Enhancing biohydrogen production from sugar industry wastewater using metal oxide/graphene nanocomposite catalysts in microbial electrolysis cell

Biohydrogen production through Microbial Electrolysis Cell (MEC) has drifted towards the development of suitable cost-effective cathode catalysts. In this study, two graphene hybrid metal oxide nanocomposites were used as catalysts to investigate hydrogen production in the MEC operated with sugar industry wastewater as substrate against phosphate buffer catholyte. Electrochemical characterizations exposed the better performance of NiO.rGO coated cathode which showed lesser overpotential at 600 mV and overall lowest resistance in the Nyquist plots than Ni-foam and Co₃O₄.rGO cathodes.
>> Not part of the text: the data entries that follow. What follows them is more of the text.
<file path="config.mk">
export PLATFORM = sky130hd
export DESIGN_NAME = fix_mul_pipe
export DESIGN_NICKNAME = d
export VERILOG_FILES = /design/src/rtl/fix_mul_pipe.sv
export SDC_FILE = /design/constraint.sdc
export NUM_CORES = 1
export LEC_CHECK = 0
export BUFFER_PORTS_ARGS = -buffer_cell sky130_fd_sc_hd__buf_2
export CORE_ASPECT_RATIO = 0.6
export CORE_MARGIN = 2
export CORE_UTILIZATION = 40
export CTS_CLUSTER_DIAMETER = 80
export DETAILED_ROUTE_END_ITERATION = 12
export PLACE_DENSITY = 0.61
export REMOVE_ABC_BUFFERS = 1
export SLEW_MARGIN = 10
export SYNTH_ARGS = -nofsm -noshare
export SYNTH_HDL_FRONTEND = slang
export SYNTH_SLANG_ARGS = --single-unit
export TNS_END_PERCENT = 20
</file>
<file path="constraint.sdc">
create_clock -name clk -period 8.6 [get_ports clk]
set_input_delay 1.29 -clock clk [delete_from_list [all_inputs] [get_ports clk]]
set_output_delay 1.29 -clock clk [all_outputs]
set_load 0.01 [all_outputs]
</file>
<file path="src/rtl/fix_mul_pipe.sv">
`default_nettype none
// fix_mul_pipe: valid/ready pipelined signed fixed-point multiplier with optional
// round-half-up, saturate-or-wrap range handling and a saturating overflow counter.
module fix_mul_pipe #(
  parameter int WIDTH       = 16,
  parameter int POINT_WIDTH = 8,
  parameter int PIPE_STAGES = 2
) (
  input  logic             clk,
  input  logic             rst_n,
  input  logic             in_valid,
  output logic             in_ready,
  input  logic [WIDTH-1:0] inA,
  input  logic [WIDTH-1:0] inB,
  input  logic             round_en,
  input  logic             sat_en,
  output logic [WIDTH-1:0] outP,
  output logic             out_valid,
  input  logic             out_ready,
  output logic             out_ovf,
  input  logic             ovf_clr,
  output logic [15:0]      ovf_cnt
);

  localparam logic [2*WIDTH:0] C_HALF = (2*WIDTH+1)'(1) << (POINT_WIDTH-1);

  logic                      w_adv;
  logic signed [2*WIDTH-1:0] w_prod;
  logic signed [2*WIDTH-1:0] w_src_prod;
  logic                      w_src_rnd;
  logic                      w_src_sat;
  logic                      w_src_vld;
  logic signed [2*WIDTH:0]   w_rnd;
  logic signed [2*WIDTH:0]   w_shift;
  logic [WIDTH+1:0]          w_hi;
  logic                      w_ovf;

  logic [WIDTH-1:0] out_p_d, out_p_q;
  logic             out_ovf_d, out_ovf_q;
  logic             out_valid_q;
  logic [15:0]      cnt_d, cnt_q;

  assign w_adv    = ~out_valid_q | out_ready;
  assign in_ready = w_adv;
  assign w_prod   = $signed({{WIDTH{inA[WIDTH-1]}}, inA}) * $signed({{WIDTH{inB[WIDTH-1]}}, inB});

  // The multiply occupies every stage except the last; the last stage does round/shift/range.
  generate
    if (PIPE_STAGES == 1) begin : g_direct
      assign w_src_prod = w_prod;
      assign w_src_rnd  = round_en;
      assign w_src_sat  = sat_en;
      assign w_src_vld  = in_valid;
    end else begin : g_piped
      logic signed [2*WIDTH-1:0] prod_q [PIPE_STAGES-1];
      logic [PIPE_STAGES-2:0]    rnd_q;
      logic [PIPE_STAGES-2:0]    sat_q;
      logic [PIPE_STAGES-2:0]    vld_q;

      always_ff @(posedge clk) begin
        if (!rst_n) begin
          vld_q <= '0;
        end else if (w_adv) begin
          vld_q[0] <= in_valid;
          for (int i = 1; i < PIPE_STAGES-1; i++) vld_q[i] <= vld_q[i-1];
        end
      end

      always_ff @(posedge clk) begin
        if (w_adv) begin
          prod_q[0] <= w_prod;
          rnd_q[0]  <= round_en;
          sat_q[0]  <= sat_en;
          for (int i = 1; i < PIPE_STAGES-1; i++) begin
            prod_q[i] <= prod_q[i-1];
            rnd_q[i]  <= rnd_q[i-1];
            sat_q[i]  <= sat_q[i-1];
          end
        end
      end

      assign w_src_prod = prod_q[PIPE_STAGES-2];
      assign w_src_rnd  = rnd_q[PIPE_STAGES-2];
      assign w_src_sat  = sat_q[PIPE_STAGES-2];
      assign w_src_vld  = vld_q[PIPE_STAGES-2];
    end
  endgenerate

  assign w_rnd   = {w_src_prod[2*WIDTH-1], w_src_prod} + (w_src_rnd ? C_HALF : '0);
  assign w_shift = w_rnd >>> POINT_WIDTH;
  // In range exactly when all bits from the sign down to bit WIDTH-1 agree.
  assign w_hi    = w_shift[2*WIDTH:WIDTH-1];
  assign w_ovf   = ~((&w_hi) | ~(|w_hi));

  always_comb begin
    out_p_d   = '0;
    out_ovf_d = 1'b0;
    if (w_src_vld) begin
      out_ovf_d = w_ovf;
      if (w_ovf && w_src_sat) begin
        out_p_d = w_shift[2*WIDTH] ? {1'b1, {(WIDTH-1){1'b0}}} : {1'b0, {(WIDTH-1){1'b1}}};
      end else begin
        out_p_d = w_shift[WIDTH-1:0];
      end
    end
  end

  always_ff @(posedge clk) begin
    if (!rst_n) begin
      out_valid_q <= 1'b0;
      out_p_q     <= '0;
      out_ovf_q   <= 1'b0;
    end else if (w_adv) begin
      out_valid_q <= w_src_vld;
      out_p_q     <= out_p_d;
      out_ovf_q   <= out_ovf_d;
    end
  end

  always_comb begin
    cnt_d = cnt_q;
    if (ovf_clr) begin
      cnt_d = '0;
    end else if (out_valid_q && out_ready && out_ovf_q && (cnt_q != 16'hFFFF)) begin
      cnt_d = cnt_q + 16'd1;
    end
  end

  always_ff @(posedge clk) begin
    if (!rst_n) cnt_q <= '0;
    else        cnt_q <= cnt_d;
  end

  assign outP      = out_p_q;
  assign out_ovf   = out_ovf_q;
  assign out_valid = out_valid_q;
  assign ovf_cnt   = cnt_q;

endmodule
`default_nettype wire

</file>
* After elaboration in Yosys (flattened, before gate mapping)
Memory sizes are Yosys's and may differ from the RTL's.
Index checks and enable logic that the tools add are counted.
** Cells by class
- Add/subtract/negate cells :: 2
- Multiply operators :: 1
- Equality and inequality tests :: 1
- Multiplexer cells :: 7
- Bitwise gates (word level) :: 6
- Reduce and logical (&&, ||, !) cells :: 7
** Operator list (count)
- $mux W16 :: 3
- $add A32 B9 Y33 :: 1
- $mul A16 B16 Y32 :: 1
- $add A16 B1 Y16 const B :: 1
- $ne A16 B16 Y1 const B :: 1
- $reduce_and A10 Y1 :: 1
- $reduce_or A10 Y1 :: 1
- $mux W8 :: 1
- $logic_and A1 B1 Y1 :: 4
- $not A1 Y1 :: 4
- $mux W1 :: 3
- $or A1 B1 Y1 :: 2
- $reduce_or A2 Y1 :: 1
** Storage, ports and cells
- Bits in registers :: 37
- RAM bits :: 32
- Bits of input ports :: 39
- Output and inout bits :: 35
- Word-level logic and storage cells :: 32
- Memories kept :: 1
** Memories
- g_piped.prod_q :: depth 1, bits a word 32, read ports 1, clocked after memory_dff 0, write ports 1, line 55 : logic signed [2*WIDTH-1:0] prod_q [PIPE_STAGES-1];

* Depth between registers and ports, before layout
Gate-level depths: netlist of the first run.
- Depth after elaboration :: 9
- Gate-level depth with buffers :: 24
- Mapped depth without buffers :: 23

* Worst setup path before layout of the first run
No wires, ideal clock.
- Kind :: input -> register
- From :: input inA[15]
- To :: memory g_piped.prod_q[0][30] (netlist name), data pin
- Setup time :: 0.260 ns
- Arrival time :: 6.631 ns
- Required time :: 8.340 ns
- Slack :: 1.709 ns
- Stages on the path :: 20
- Buffers on the path :: 1
- Cells stage by stage :: clkbuf_1 > nand2_1 > inv_1 > fa_1 > inv_1 > fa_1 > fa_1 > fa_1 > fa_1 > fa_1 > inv_1 > ha_1 > nand3_1 > nor2_1 > o211ai_1 > a31oi_1 > o2111ai_1 > a211oi_1 > nor3_1 > xnor2_1
** On the way
- Longest elaborated chain between the ends :: 1
** RTL lines
- start: declaration :: line 13 : input logic [WIDTH-1:0] inA,
- $mul A16 B16 Y32 :: line 45 : assign w_prod = $signed({{WIDTH{inA[WIDTH-1]}}, inA}) * $signed({{WIDTH{inB[WIDTH-1]}}, inB});
- named net w_prod[30] :: line 28 : logic signed [2*WIDTH-1:0] w_prod;
- end: declaration :: line 55
The timed path passes the listed nets, and every way through them passes these cells.

* Worst setup path in the final report of the first run
- From :: input inA[7]
- To :: memory g_piped.prod_q[0][31] (netlist name), data pin
Same word-level chain as after synthesis.

==> impl_metrics.ini, run 1 <==
[run_status]
status = finished clean

[logic_synthesis]
synth_seq_cells = 62
syn_inst = 1376
synth_area_mm2 = 0.0126
yosysSeqAreaShare_pct = 12.0
syn_area_per_cell_um2 = 9.17
yosys.area_share.simple_pct = 17.4
synth_xor_area_share_pct = 4.10
synth-main-ff-cell = dfxtp_1
synth-compound-area-share_pct = 5.80
synth-adder-area-share_pct = 49.4
synth_edf_count = 27
synth_top_family_by_area = adder cells
yosysWarnings = 0
synth-async-reset-ratio_pct = 0
yosysUniqueCellTypes = 57
synth_mux_area_share_pct = 0.159

[global_routing]
grt_pass1_vias = 9315
grt_max_degree = 31
antenna_found_initial = 0
grt_pass1_wl_mm = 50.9
grt.overflow.total = 0
track_usage_pct = 19.7

[route]
vias_per_cell = 4.87
ant_nets = 0
vias = 8942
drtPass1Iterations = 6
drt_wl_total_mm = 30.3
wl_per_cell_um = 16.5
drtIter0Drc = 542
drc = 0

[setup_path]
rr_endpoint = outP[5]$_SDFFE_PN0P_
path_class = in -> reg
rr_worst_depth = 10
cp_max_fo = 16
cp_num_buf_inv = 6
r2r_start = g_piped.rnd_q$_DFFE_PP_
cp_data_required_time_ns = 8.80
cp-end-kind = register
crit_arrival_ns = 7.24
critPathSlowestCell = fa_1
cpPeakStageDelay_ns = 0.65
startpoint_type = primary input
r2r_slack_ns = 5.63
crit_top_cell = fa_1
crit_chain = buf_2 > nand2_1 > fa_1 > inv_1 > fa_1 > inv_1 > fa_1 > inv_1 > fa_1 > fa_1 > inv_1 > fa_1 > inv_1 > ha_1 > a21oi_1 > a21oi_1 > a211oi_1 > a31oi_1 > o2111ai_1 > a211oi_1 > or3_1 > nand3_1
cp_top_family = adder cells

[final_layout]
fin_nets = 1797
antennaDiodeCount = 0
drive_gt1_share_pct = 7.88
area_growth_syn_to_layout_pct = 8.13

[clocking]
htreeDepth = 3
cts_max_path_buffers = 2
cts.reportedPaths.clkPinSlew_ns = 0.05
cts_made_buffers = 9
post_cts_resized = 0
clk_latency_ns = 0.33
cts_hold_buf = 0
cts_sinks = 62
cts_tree = yes
cts_root_buffer = clkbuf_16
post-cts-setup-buffers = 0

[worst_hold_path]
hold_start = outP[4]$_SDFFE_PN0P_
worstHoldEndpoint = outP[4]$_SDFFE_PN0P_
worstHoldPathCells = 2
worstHoldPathType = reg -> reg

[sta]
fin_worst_skew_ns = 0.00691
worstMarginPinSlew_ns = 0.670
rsz0062_at_grt = no
slew_headroom_pct = 55.1
setup_tns_ns = 0
fmax_mhz = 142
report.final.hold_viol_count = 0
final.min_clock_period_ns = 7.04
fin_crit_sh_pct = 81.9
setup_violations = 0
report.final.slew_viol_count = 0

[floorplanning]
dieArea_mm2 = 0.0330
io_pins = 74
core-area_mm2 = 0.0311
fp.dieW_um = 233
rows = 50
fp.dieH_um = 142
initial_utilization_pct = 40.6

[placement]
gp_congestion = 0.893
port-buffer-count = 73
hpwlAfterDp_mm = 25.7

[run]
maxCapViolCount = 0
## tightest hold or removal path: stages (launching register included)
cell and delay [ns]:
dfxtp_1 0.30, nand2_1 0.05, a21oi_1 0.05
## final cells by class
type                            instances  area [µm²]
Clock inverter                          6        86.3
Multi-Input combinational cell        946        9710
Sequential cell                        62        1510
Clock buffer                           10         229
Fill cell                            3024       17400
Timing Repair Buffer                   75         380
Tap cell                              416         520
Inverter                              322        1210
## per-layer routing
metal,vias up,GRT usage (%),part of all wire [%],wire length [µm]
li1,4224,-,-,-
met1,4406,32.5,54,16400
met2,292,25.2,36,11000
met3,20,5.67,9.2,2780
met4,0,2.78,0.71,216
met5,-,0,0,0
The experimental results showed that at an applied voltage 1.0 V, NiO.rGO nanocomposite had exhibited maximum hydrogen production rate of 4.38 ± 0.11 mmol/L/D, Coloumbic efficiency of 65.6% and Cathodic hydrogen recovery of 20.8% respectively. The MEC performance in terms of biohydrogen production was 1.19 and 2.68 times higher than Co₃O₄.rGO and uncoated Ni-Foam. Hence, economical hybrid nanocomposite catalysts were demonstrated in MEC using industrial effluent for energy and environment sustainability.